TASK INSTRUCTIONS – Extract the lines from the first line of the records below through the line containing "timing repair buffer", inclusive, and reproduce them exactly as written.

(Records from a data source)
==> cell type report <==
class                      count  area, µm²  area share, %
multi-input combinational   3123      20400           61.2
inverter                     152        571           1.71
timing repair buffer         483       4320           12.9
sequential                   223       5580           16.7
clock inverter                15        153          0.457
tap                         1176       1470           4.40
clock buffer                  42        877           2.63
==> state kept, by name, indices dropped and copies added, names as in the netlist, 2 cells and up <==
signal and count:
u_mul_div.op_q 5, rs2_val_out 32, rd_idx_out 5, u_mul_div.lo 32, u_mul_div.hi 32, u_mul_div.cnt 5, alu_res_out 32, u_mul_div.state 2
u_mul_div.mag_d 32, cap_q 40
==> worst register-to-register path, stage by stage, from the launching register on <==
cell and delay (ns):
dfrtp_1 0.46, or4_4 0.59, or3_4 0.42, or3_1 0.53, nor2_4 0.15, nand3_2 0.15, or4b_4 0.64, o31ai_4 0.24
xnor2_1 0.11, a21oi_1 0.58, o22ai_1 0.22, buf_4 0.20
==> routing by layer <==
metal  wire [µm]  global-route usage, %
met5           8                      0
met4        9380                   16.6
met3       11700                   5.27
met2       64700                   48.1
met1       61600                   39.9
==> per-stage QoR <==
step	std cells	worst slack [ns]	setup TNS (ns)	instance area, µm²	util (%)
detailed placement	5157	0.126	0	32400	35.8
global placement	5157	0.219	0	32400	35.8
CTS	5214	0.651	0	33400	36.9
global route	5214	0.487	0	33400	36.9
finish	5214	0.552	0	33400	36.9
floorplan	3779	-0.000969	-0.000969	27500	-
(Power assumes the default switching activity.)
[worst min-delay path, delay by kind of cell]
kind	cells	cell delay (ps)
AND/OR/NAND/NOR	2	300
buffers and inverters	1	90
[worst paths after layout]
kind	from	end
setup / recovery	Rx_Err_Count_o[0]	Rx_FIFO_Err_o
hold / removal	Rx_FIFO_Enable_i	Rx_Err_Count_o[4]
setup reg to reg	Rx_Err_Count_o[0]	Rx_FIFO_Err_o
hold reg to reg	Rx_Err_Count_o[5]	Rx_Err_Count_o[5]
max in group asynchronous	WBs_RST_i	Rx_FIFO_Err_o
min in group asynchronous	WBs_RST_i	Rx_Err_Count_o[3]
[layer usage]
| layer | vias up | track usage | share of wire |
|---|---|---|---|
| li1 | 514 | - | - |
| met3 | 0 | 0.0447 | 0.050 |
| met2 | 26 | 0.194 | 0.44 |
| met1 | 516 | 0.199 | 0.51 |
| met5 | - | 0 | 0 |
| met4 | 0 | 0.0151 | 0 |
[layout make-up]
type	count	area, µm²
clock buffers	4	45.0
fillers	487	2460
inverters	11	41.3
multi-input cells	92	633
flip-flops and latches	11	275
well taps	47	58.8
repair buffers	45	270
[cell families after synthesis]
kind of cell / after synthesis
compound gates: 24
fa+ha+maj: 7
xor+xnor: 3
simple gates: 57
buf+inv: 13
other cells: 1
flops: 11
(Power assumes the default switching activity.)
**src/rtl/lsu_if.sv**
```systemverilog
// -----------------------------------------------------------------------------
// lsu_if -- bundle of the core-side request/response channel and the
// memory-side request/data channel of the load/store unit.
//
//   Core side   : req_valid/req_ready handshake with write, size, unsigned,
//                 addr and wdata qualifiers; resp_valid pulse with rdata/error.
//   Memory side : mem_req held until mem_gnt, with we/addr/wstrb/wdata;
//                 mem_rvalid/mem_rdata return path for loads.
//
// Modports:
//   master -- the environment (core + memory) driving requests and memory
//             responses.
//   slave  -- the LSU itself.
// -----------------------------------------------------------------------------
interface lsu_if;
  logic        req_valid;
  logic        req_ready;
  logic        req_write;
  logic [1:0]  req_size;
  logic        req_unsigned;
  logic [31:0] req_addr;
  logic [31:0] req_wdata;

  logic        resp_valid;
  logic [31:0] resp_rdata;
  logic        resp_error;

  logic        mem_req;
  logic        mem_we;
  logic [31:0] mem_addr;
  logic [3:0]  mem_wstrb;
  logic [31:0] mem_wdata;
  logic        mem_gnt;
  logic        mem_rvalid;
  logic [31:0] mem_rdata;

  modport master (
    output req_valid, req_write, req_size, req_unsigned, req_addr, req_wdata,
    output mem_gnt, mem_rvalid, mem_rdata,
    input  req_ready, resp_valid, resp_rdata, resp_error,
    input  mem_req, mem_we, mem_addr, mem_wstrb, mem_wdata
  );

  modport slave (
    input  req_valid, req_write, req_size, req_unsigned, req_addr, req_wdata,
    input  mem_gnt, mem_rvalid, mem_rdata,
    output req_ready, resp_valid, resp_rdata, resp_error,
    output mem_req, mem_we, mem_addr, mem_wstrb, mem_wdata
  );
endinterface

```
**src/rtl/lsu.sv**
```systemverilog
// -----------------------------------------------------------------------------
// lsu -- single-outstanding load/store unit.
//
// Accepts one access from the core in IDLE, checks alignment/size, issues a
// word-aligned memory request with byte strobes and lane-replicated store
// data, waits for read data on loads, and returns a one-cycle response with
// sign/zero-extended load data or an error flag (misaligned, illegal size,
// or no handshake within TIMEOUT cycles).
//
// Ports:
//   clk    -- clock, rising edge
//   rst_n  -- asynchronous active-low reset
//   bus    -- lsu_if.slave: core request/response and memory channels
//
// Parameters:
//   TIMEOUT -- cycles allowed in REQ (for mem_gnt) or WAIT (for mem_rvalid)
//              before an error response; must be >= 1.
// -----------------------------------------------------------------------------
module lsu #(
  parameter int unsigned TIMEOUT = 255
) (
  input logic   clk,
  input logic   rst_n,
  lsu_if.slave  bus
);

  localparam int unsigned CNT_W = (TIMEOUT > 1) ? $clog2(TIMEOUT) : 1;

  typedef enum logic [1:0] {IDLE, REQ, WAIT, RESP} state_t;

  state_t state, next_state;

  // Registered request and response fields; every mem_* output comes from here.
  logic             we_q;
  logic [1:0]       size_q;
  logic             unsigned_q;
  logic [1:0]       addr_lo_q;
  logic [31:0]      mem_addr_q;
  logic [3:0]       wstrb_q;
  logic [31:0]      wdata_q;
  logic [31:0]      rdata_q;
  logic             err_q;
  logic [CNT_W-1:0] cnt_q;

  logic        req_ready, resp_valid, mem_req;
  logic        accept, timeout_hit;
  logic        acc_err;
  logic [3:0]  acc_strb;
  logic [31:0] acc_wdata;
  logic [7:0]  ld_byte;
  logic [15:0] ld_half;
  logic [31:0] ld_ext;

  assign accept      = bus.req_valid && req_ready;
  // Counter holds the number of cycles already spent in REQ/WAIT, so the
  // last permitted cycle is the one where it reads TIMEOUT-1.
  assign timeout_hit = (cnt_q == CNT_W'(TIMEOUT - 1));

  // Accept-time decode: error detection, byte strobes, lane replication.
  always_comb begin
    // NOTE: every signal gets a default before the case so no path leaves it
    // unassigned; a missing default here would infer a latch.
    acc_err   = 1'b0;
    acc_strb  = 4'b1111;
    acc_wdata = bus.req_wdata;
    case (bus.req_size)
      2'b00: begin
        acc_strb  = 4'b0001 << bus.req_addr[1:0];
        acc_wdata = {4{bus.req_wdata[7:0]}};
      end
      2'b01: begin
        acc_err   = bus.req_addr[0];
        acc_strb  = 4'b0011 << bus.req_addr[1:0];
        acc_wdata = {2{bus.req_wdata[15:0]}};
      end
      2'b10:   acc_err = |bus.req_addr[1:0];
      default: acc_err = 1'b1;
    endcase
  end

  // Load-data lane extraction and extension from the registered size/offset.
  always_comb begin
    case (addr_lo_q)
      2'b01:   ld_byte = bus.mem_rdata[15:8];
      2'b10:   ld_byte = bus.mem_rdata[23:16];
      2'b11:   ld_byte = bus.mem_rdata[31:24];
      default: ld_byte = bus.mem_rdata[7:0];
    endcase
    ld_half = addr_lo_q[1] ? bus.mem_rdata[31:16] : bus.mem_rdata[15:0];
    case (size_q)
      2'b00:   ld_ext = unsigned_q ? {24'h0, ld_byte} : {{24{ld_byte[7]}}, ld_byte};
      2'b01:   ld_ext = unsigned_q ? {16'h0, ld_half} : {{16{ld_half[15]}}, ld_half};
      default: ld_ext = bus.mem_rdata;
    endcase
  end

  // FSM: state register.
  always_ff @(posedge clk or negedge rst_n) begin
    // NOTE: sequential state uses non-blocking assignments so every register
    // samples pre-edge values regardless of process evaluation order.
    if (!rst_n) state <= IDLE;
    else        state <= next_state;
  end

  // FSM: next-state logic. mem_rvalid is looked at only in WAIT.
  always_comb begin
    next_state = state;
    unique case (state)
      IDLE: if (accept) next_state = acc_err ? RESP : REQ;
      REQ: begin
        if (bus.mem_gnt)      next_state = we_q ? RESP : WAIT;
        else if (timeout_hit) next_state = RESP;
      end
      WAIT: if (bus.mem_rvalid || timeout_hit) next_state = RESP;
      RESP: next_state = IDLE;
      default: next_state = IDLE;
    endcase
  end

  // FSM: outputs decoded from state only. req_ready is also gated by rst_n so
  // it is low for the whole reset, not just after the first edge.
  always_comb begin
    req_ready  = (state == IDLE) && rst_n;
    mem_req    = (state == REQ);
    resp_valid = (state == RESP);
  end

  // Cycle counter: cleared on entry to REQ/WAIT, counts while resident there.
  always_ff @(posedge clk or negedge rst_n) begin
    if (!rst_n) begin
      cnt_q <= '0;
    end else if ((next_state == REQ  && state != REQ) ||
                 (next_state == WAIT && state != WAIT)) begin
      cnt_q <= '0;
    end else if (state == REQ || state == WAIT) begin
      cnt_q <= cnt_q + CNT_W'(1);
    end
  end

  // Request capture and response data. rdata is cleared at accept so stores,
  // errors and timeouts all respond with zero data.
  always_ff @(posedge clk or negedge rst_n) begin
    if (!rst_n) begin
      we_q       <= 1'b0;
      size_q     <= 2'b00;
      unsigned_q <= 1'b0;
      addr_lo_q  <= 2'b00;
      mem_addr_q <= '0;
      wstrb_q    <= 4'b0000;
      wdata_q    <= '0;
      rdata_q    <= '0;
      err_q      <= 1'b0;
    end else if (accept) begin
      we_q       <= bus.req_write;
      size_q     <= bus.req_size;
      unsigned_q <= bus.req_unsigned;
      addr_lo_q  <= bus.req_addr[1:0];
      mem_addr_q <= {bus.req_addr[31:2], 2'b00};
      wstrb_q    <= bus.req_write ? acc_strb : 4'b0000;
      wdata_q    <= bus.req_write ? acc_wdata : 32'h0;
      rdata_q    <= '0;
      err_q      <= acc_err;
    end else if (state == WAIT && bus.mem_rvalid) begin
      rdata_q    <= ld_ext;
    end else if (timeout_hit && ((state == REQ  && !bus.mem_gnt) ||
                                 (state == WAIT && !bus.mem_rvalid))) begin
      err_q      <= 1'b1;
    end
  end

  assign bus.req_ready  = req_ready;
  assign bus.resp_valid = resp_valid;
  assign bus.resp_rdata = rdata_q;
  assign bus.resp_error = err_q;
  assign bus.mem_req    = mem_req;
  assign bus.mem_we     = we_q;
  assign bus.mem_addr   = mem_addr_q;
  assign bus.mem_wstrb  = wstrb_q;
  assign bus.mem_wdata  = wdata_q;

endmodule

```
**src/flat_wrapper.sv**
```systemverilog
// flat-port wrapper written by rule: the top's interface ports become plain ports
module lsu_flat 
#(
  parameter int unsigned TIMEOUT = 255
)
  (clk, rst_n, bus_req_valid, bus_req_write, bus_req_size, bus_req_unsigned, bus_req_addr, bus_req_wdata, bus_mem_gnt, bus_mem_rvalid, bus_mem_rdata, bus_req_ready, bus_resp_valid, bus_resp_rdata, bus_resp_error, bus_mem_req, bus_mem_we, bus_mem_addr, bus_mem_wstrb, bus_mem_wdata);
  lsu_if bus_i ();
  input logic clk;
  input logic rst_n;
  input wire logic [$bits(bus_i.req_valid)-1:0] bus_req_valid;
  input wire logic [$bits(bus_i.req_write)-1:0] bus_req_write;
  input wire logic [$bits(bus_i.req_size)-1:0] bus_req_size;
  input wire logic [$bits(bus_i.req_unsigned)-1:0] bus_req_unsigned;
  input wire logic [$bits(bus_i.req_addr)-1:0] bus_req_addr;
  input wire logic [$bits(bus_i.req_wdata)-1:0] bus_req_wdata;
  input wire logic [$bits(bus_i.mem_gnt)-1:0] bus_mem_gnt;
  input wire logic [$bits(bus_i.mem_rvalid)-1:0] bus_mem_rvalid;
  input wire logic [$bits(bus_i.mem_rdata)-1:0] bus_mem_rdata;
  output wire logic [$bits(bus_i.req_ready)-1:0] bus_req_ready;
  output wire logic [$bits(bus_i.resp_valid)-1:0] bus_resp_valid;
  output wire logic [$bits(bus_i.resp_rdata)-1:0] bus_resp_rdata;
  output wire logic [$bits(bus_i.resp_error)-1:0] bus_resp_error;
  output wire logic [$bits(bus_i.mem_req)-1:0] bus_mem_req;
  output wire logic [$bits(bus_i.mem_we)-1:0] bus_mem_we;
  output wire logic [$bits(bus_i.mem_addr)-1:0] bus_mem_addr;
  output wire logic [$bits(bus_i.mem_wstrb)-1:0] bus_mem_wstrb;
  output wire logic [$bits(bus_i.mem_wdata)-1:0] bus_mem_wdata;
  assign bus_i.req_valid = bus_req_valid;
  assign bus_i.req_write = bus_req_write;
  assign bus_i.req_size = bus_req_size;
  assign bus_i.req_unsigned = bus_req_unsigned;
  assign bus_i.req_addr = bus_req_addr;
  assign bus_i.req_wdata = bus_req_wdata;
  assign bus_i.mem_gnt = bus_mem_gnt;
  assign bus_i.mem_rvalid = bus_mem_rvalid;
  assign bus_i.mem_rdata = bus_mem_rdata;
  assign bus_req_ready = bus_i.req_ready;
  assign bus_resp_valid = bus_i.resp_valid;
  assign bus_resp_rdata = bus_i.resp_rdata;
  assign bus_resp_error = bus_i.resp_error;
  assign bus_mem_req = bus_i.mem_req;
  assign bus_mem_we = bus_i.mem_we;
  assign bus_mem_addr = bus_i.mem_addr;
  assign bus_mem_wstrb = bus_i.mem_wstrb;
  assign bus_mem_wdata = bus_i.mem_wdata;
  lsu #(.TIMEOUT(TIMEOUT)) u_core (.clk(clk), .rst_n(rst_n), .bus(bus_i));
endmodule
```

TASK SOLUTION –
==> cell type report <==
class                      count  area, µm²  area share, %
multi-input combinational   3123      20400           61.2
inverter                     152        571           1.71
timing repair buffer         483       4320           12.9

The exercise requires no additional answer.